### Data records
----

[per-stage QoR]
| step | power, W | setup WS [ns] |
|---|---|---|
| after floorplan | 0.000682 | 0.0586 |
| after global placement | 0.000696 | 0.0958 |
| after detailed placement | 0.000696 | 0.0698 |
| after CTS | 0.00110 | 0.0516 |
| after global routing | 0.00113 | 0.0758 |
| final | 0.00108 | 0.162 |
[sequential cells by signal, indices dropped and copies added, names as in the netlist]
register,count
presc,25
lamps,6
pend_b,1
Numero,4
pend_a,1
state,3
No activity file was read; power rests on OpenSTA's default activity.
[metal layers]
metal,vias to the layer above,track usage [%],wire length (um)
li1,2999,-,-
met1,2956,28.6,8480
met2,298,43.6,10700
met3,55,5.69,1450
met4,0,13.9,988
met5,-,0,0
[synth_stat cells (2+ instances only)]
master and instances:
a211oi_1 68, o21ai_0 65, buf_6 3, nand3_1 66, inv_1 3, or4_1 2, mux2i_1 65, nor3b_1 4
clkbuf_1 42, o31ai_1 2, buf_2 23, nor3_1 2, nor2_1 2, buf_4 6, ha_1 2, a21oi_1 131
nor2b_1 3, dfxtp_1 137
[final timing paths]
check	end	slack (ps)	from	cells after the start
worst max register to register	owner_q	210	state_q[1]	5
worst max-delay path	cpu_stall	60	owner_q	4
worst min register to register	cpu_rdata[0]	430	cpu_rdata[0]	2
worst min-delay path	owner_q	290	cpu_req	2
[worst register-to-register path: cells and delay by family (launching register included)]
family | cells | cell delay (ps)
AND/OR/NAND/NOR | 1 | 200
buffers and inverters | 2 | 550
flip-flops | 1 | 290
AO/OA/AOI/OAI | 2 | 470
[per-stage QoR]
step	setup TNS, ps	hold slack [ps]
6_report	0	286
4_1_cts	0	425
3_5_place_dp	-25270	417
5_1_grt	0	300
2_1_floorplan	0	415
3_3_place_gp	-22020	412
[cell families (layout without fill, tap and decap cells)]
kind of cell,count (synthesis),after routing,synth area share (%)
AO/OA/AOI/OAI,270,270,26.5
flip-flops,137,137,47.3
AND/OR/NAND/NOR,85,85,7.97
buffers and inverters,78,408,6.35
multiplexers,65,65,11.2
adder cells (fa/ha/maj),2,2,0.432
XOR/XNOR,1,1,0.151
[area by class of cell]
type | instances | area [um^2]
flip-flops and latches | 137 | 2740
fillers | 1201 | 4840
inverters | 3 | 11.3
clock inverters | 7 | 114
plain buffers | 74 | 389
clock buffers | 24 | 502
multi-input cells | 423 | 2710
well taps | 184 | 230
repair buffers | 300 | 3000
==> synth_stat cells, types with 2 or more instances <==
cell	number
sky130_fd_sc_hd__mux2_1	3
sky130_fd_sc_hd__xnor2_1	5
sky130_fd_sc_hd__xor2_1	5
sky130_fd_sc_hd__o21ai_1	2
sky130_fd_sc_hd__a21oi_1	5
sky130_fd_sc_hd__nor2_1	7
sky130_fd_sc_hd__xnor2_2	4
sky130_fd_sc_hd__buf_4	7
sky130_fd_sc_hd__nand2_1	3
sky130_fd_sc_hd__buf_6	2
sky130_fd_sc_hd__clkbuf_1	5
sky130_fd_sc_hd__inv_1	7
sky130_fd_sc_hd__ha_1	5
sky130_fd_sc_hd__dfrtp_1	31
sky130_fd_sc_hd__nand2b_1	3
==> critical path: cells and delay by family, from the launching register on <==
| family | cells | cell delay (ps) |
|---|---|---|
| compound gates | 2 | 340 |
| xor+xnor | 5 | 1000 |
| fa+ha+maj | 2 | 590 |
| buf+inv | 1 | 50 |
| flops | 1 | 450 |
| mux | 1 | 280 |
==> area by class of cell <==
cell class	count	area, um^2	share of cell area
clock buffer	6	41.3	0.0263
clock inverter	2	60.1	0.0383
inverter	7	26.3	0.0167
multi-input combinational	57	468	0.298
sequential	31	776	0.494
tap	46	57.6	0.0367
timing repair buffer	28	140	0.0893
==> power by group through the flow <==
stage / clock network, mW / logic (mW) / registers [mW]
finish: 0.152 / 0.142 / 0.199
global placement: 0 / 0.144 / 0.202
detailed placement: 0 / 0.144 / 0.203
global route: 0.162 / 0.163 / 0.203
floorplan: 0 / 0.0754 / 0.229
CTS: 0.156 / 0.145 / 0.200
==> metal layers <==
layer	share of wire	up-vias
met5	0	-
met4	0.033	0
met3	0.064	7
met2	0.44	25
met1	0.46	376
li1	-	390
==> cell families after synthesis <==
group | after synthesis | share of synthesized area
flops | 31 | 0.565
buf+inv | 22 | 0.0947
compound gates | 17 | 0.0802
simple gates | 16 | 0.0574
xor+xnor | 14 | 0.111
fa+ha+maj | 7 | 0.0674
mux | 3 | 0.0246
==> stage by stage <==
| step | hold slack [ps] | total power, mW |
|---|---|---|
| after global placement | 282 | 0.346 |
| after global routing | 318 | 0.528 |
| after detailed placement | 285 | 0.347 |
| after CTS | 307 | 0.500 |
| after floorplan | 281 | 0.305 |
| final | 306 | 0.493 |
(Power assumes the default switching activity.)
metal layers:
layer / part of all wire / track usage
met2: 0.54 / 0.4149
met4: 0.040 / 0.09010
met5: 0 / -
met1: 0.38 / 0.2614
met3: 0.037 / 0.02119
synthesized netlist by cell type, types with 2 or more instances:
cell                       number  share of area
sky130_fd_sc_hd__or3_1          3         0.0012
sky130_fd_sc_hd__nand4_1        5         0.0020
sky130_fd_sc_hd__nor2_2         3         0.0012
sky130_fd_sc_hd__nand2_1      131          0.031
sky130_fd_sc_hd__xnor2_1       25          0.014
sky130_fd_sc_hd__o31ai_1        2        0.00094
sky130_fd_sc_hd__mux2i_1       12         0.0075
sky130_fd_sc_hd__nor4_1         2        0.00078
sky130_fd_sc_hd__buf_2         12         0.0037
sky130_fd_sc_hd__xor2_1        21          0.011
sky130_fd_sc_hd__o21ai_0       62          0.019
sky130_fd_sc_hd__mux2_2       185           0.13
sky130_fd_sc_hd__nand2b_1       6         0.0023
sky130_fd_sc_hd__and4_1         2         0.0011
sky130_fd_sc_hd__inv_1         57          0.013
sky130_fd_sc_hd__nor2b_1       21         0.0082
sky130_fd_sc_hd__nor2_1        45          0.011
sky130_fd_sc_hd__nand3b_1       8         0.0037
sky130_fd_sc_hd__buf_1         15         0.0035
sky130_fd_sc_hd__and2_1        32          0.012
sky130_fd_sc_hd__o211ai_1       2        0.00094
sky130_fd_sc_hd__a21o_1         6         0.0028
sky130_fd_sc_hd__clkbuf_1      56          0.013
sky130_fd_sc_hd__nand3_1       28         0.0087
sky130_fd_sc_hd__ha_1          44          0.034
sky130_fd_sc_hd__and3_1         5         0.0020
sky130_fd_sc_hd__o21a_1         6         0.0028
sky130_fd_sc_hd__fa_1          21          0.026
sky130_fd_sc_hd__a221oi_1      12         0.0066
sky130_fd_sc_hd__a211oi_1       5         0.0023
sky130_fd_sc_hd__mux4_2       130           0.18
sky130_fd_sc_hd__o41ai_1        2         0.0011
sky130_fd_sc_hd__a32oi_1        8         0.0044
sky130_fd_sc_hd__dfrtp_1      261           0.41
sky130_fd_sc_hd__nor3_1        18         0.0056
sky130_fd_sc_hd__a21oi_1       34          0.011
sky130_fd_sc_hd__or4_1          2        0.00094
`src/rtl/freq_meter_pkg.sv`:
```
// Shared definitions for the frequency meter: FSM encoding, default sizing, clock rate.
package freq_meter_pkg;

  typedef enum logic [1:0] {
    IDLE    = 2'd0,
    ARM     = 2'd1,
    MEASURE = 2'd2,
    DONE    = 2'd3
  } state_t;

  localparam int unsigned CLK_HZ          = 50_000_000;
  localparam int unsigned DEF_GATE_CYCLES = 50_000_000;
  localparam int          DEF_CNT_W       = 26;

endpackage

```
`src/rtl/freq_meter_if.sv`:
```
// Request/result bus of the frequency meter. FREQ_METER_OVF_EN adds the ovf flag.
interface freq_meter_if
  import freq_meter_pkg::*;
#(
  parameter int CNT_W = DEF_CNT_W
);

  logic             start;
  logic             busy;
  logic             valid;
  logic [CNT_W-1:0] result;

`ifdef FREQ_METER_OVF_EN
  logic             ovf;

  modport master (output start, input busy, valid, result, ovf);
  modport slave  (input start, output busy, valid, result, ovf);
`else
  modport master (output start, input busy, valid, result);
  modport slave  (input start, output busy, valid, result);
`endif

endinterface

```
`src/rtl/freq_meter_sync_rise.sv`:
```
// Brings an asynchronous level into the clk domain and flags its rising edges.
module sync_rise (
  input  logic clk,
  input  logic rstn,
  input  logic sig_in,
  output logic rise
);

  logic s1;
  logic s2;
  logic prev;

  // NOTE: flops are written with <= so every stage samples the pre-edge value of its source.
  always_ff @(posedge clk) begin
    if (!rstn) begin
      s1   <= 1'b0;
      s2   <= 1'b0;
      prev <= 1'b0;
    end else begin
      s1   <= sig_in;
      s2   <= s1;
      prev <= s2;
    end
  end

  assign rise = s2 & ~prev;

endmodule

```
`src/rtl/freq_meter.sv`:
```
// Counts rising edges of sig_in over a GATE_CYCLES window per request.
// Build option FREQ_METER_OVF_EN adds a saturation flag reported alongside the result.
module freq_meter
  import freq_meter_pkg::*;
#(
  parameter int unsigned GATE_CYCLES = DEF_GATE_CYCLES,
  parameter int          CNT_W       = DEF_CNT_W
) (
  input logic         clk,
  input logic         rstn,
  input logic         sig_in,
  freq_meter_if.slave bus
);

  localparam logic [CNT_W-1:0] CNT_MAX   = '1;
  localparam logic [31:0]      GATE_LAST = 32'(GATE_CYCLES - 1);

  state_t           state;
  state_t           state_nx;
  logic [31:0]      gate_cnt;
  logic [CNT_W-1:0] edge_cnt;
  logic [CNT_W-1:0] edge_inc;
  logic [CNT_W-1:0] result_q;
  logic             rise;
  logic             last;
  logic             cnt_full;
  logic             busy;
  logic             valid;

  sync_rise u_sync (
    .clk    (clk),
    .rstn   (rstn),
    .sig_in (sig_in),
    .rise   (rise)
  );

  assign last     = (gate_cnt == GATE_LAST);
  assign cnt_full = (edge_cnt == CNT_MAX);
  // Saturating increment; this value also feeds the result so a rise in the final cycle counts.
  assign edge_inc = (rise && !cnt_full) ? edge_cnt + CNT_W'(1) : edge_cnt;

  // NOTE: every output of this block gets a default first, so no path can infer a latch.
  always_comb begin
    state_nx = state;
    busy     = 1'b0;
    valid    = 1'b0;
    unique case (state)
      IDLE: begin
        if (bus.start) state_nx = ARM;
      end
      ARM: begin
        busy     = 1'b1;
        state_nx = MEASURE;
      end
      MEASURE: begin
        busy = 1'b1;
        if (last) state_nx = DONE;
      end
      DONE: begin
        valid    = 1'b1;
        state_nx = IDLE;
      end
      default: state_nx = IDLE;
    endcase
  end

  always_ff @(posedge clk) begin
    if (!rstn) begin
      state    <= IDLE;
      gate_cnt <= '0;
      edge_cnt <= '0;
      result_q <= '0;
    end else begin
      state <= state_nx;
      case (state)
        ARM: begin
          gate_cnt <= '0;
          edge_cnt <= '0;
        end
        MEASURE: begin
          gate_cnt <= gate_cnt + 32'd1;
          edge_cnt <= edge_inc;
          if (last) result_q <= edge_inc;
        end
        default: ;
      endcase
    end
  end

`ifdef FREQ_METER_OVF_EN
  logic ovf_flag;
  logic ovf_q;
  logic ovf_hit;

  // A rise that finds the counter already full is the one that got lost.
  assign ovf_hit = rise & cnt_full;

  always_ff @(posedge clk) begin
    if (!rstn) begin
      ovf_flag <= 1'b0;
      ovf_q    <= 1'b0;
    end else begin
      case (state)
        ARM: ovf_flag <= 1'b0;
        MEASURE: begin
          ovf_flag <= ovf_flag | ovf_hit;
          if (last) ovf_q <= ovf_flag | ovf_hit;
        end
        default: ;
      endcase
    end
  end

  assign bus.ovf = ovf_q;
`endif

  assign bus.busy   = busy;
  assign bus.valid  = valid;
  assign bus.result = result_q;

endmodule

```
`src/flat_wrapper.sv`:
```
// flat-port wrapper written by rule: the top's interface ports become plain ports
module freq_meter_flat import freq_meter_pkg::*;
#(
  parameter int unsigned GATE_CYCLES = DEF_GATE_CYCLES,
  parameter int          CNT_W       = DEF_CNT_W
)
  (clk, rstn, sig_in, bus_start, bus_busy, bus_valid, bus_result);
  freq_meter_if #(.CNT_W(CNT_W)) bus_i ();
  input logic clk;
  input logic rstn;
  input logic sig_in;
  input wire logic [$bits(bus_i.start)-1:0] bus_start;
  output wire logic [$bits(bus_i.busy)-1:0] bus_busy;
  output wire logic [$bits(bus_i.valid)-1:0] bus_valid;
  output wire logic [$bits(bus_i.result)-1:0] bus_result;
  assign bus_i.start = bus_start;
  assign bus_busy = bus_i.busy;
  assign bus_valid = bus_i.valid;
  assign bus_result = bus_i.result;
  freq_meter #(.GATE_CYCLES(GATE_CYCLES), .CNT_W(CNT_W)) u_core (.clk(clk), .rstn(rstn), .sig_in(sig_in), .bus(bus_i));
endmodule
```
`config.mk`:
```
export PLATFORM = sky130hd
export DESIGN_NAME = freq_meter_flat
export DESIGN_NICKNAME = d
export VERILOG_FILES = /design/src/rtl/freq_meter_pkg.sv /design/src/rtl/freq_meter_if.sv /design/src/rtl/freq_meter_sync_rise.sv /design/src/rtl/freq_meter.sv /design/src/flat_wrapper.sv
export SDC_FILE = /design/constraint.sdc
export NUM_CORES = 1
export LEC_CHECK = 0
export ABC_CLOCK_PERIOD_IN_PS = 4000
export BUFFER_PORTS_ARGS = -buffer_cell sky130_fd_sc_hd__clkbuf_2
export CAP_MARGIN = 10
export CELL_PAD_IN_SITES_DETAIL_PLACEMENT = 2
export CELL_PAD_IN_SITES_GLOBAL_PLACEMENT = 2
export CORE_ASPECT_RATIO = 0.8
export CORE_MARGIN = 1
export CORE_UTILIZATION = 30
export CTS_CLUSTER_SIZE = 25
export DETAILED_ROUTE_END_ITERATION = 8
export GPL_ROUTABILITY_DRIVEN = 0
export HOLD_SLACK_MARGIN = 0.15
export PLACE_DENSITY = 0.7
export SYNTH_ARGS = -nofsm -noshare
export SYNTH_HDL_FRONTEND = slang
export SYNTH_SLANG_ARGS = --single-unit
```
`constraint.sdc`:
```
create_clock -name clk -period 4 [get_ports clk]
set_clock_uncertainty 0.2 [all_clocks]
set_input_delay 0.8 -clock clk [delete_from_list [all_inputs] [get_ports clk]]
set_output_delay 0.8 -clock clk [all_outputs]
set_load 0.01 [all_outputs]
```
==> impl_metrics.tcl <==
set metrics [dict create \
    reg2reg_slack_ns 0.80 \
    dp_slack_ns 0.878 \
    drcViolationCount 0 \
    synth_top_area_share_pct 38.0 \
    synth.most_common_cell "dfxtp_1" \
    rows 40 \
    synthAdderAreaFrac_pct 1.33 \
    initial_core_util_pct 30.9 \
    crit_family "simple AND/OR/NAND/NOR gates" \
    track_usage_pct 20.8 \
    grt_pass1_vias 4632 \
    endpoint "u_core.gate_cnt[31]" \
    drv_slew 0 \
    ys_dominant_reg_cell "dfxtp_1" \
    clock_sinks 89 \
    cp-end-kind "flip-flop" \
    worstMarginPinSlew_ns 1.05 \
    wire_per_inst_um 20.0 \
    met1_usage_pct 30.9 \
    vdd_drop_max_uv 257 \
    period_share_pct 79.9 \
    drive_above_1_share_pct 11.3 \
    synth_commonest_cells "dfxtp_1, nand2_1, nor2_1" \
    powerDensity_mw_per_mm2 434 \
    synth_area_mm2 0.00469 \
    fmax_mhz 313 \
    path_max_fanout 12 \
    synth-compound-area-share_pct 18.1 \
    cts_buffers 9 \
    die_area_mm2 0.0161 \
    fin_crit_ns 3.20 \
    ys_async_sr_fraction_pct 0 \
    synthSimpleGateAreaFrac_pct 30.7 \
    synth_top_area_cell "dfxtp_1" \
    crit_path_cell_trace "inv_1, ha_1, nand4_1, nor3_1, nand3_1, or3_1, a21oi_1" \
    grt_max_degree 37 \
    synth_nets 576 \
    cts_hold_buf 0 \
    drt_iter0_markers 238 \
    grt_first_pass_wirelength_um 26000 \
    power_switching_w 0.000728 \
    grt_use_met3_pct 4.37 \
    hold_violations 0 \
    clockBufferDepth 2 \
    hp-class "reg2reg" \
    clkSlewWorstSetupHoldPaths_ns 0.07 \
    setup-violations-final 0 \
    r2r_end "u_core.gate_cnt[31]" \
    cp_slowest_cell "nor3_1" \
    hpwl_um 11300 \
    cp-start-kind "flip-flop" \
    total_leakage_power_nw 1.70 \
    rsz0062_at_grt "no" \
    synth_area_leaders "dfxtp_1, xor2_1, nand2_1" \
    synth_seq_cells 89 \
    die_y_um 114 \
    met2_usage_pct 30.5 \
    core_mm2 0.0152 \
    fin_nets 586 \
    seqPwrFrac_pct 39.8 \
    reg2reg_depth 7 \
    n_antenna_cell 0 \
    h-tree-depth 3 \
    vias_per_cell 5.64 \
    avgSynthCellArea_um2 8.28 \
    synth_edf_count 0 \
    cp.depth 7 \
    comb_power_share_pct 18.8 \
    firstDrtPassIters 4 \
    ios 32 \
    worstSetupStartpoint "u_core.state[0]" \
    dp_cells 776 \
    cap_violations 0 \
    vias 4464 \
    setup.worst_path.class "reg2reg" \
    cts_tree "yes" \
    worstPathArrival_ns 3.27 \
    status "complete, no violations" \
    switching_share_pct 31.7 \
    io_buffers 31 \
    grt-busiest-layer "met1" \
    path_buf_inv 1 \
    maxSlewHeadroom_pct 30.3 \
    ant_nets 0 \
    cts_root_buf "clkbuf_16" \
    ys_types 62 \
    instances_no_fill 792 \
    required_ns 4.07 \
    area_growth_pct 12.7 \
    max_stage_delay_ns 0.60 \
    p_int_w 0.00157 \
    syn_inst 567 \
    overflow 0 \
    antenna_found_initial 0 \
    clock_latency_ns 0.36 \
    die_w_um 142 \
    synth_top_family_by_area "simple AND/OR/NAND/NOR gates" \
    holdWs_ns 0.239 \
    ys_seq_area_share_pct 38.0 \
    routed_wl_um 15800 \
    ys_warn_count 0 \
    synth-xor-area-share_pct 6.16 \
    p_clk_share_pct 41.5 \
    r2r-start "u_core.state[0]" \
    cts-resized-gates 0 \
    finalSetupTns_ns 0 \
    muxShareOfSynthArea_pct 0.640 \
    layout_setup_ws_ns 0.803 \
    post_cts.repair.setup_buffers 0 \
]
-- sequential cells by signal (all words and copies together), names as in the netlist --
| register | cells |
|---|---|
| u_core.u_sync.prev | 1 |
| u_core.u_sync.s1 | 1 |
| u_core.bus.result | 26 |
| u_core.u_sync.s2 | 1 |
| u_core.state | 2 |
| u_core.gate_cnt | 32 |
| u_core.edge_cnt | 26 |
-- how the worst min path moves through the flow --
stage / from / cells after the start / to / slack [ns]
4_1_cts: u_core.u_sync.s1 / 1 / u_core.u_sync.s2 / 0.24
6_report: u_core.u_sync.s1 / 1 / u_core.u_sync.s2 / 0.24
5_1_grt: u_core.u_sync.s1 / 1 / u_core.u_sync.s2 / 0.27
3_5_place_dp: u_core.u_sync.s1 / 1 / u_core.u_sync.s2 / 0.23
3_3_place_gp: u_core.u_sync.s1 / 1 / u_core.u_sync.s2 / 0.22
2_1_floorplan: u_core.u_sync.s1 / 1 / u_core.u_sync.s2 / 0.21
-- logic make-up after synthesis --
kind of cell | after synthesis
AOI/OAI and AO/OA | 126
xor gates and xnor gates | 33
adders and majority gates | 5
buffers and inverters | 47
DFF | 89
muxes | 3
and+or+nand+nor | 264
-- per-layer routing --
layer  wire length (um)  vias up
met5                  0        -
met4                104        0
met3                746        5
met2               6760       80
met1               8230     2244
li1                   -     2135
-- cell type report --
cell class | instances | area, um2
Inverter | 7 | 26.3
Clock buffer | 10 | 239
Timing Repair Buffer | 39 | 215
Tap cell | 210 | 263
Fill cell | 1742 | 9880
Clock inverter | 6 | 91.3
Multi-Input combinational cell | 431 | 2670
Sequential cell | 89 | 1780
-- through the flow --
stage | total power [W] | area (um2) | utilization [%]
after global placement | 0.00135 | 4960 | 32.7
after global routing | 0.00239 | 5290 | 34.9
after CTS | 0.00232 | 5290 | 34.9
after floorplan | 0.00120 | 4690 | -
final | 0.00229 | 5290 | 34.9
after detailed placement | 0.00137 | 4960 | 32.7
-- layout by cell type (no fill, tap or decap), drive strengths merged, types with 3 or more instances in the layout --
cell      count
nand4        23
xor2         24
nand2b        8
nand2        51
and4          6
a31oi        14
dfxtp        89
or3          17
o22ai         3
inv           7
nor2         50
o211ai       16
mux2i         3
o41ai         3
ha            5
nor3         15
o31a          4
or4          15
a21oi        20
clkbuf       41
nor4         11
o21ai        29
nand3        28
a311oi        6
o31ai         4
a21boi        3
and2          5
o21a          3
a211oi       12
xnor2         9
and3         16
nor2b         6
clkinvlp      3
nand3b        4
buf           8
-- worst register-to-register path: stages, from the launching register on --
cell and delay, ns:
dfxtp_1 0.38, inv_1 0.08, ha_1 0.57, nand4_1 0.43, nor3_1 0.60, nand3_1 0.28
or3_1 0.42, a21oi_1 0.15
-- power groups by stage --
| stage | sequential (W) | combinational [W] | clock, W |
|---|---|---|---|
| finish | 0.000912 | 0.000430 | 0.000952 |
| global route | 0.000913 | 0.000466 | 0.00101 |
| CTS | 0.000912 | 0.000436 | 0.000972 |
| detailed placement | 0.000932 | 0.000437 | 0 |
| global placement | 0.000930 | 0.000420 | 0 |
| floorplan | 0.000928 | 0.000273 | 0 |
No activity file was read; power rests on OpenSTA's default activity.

----

Above are some records; copy exactly the lines from the one with "0.00110 | 0.0516 |" through the one with "[metal layers]", both included, and no others.

### Answer to this problem
| after CTS | 0.00110 | 0.0516 |
| after global routing | 0.00113 | 0.0758 |
| final | 0.00108 | 0.162 |
[sequential cells by signal, indices dropped and copies added, names as in the netlist]
register,count
presc,25
lamps,6
pend_b,1
Numero,4
pend_a,1
state,3
No activity file was read; power rests on OpenSTA's default activity.
[metal layers]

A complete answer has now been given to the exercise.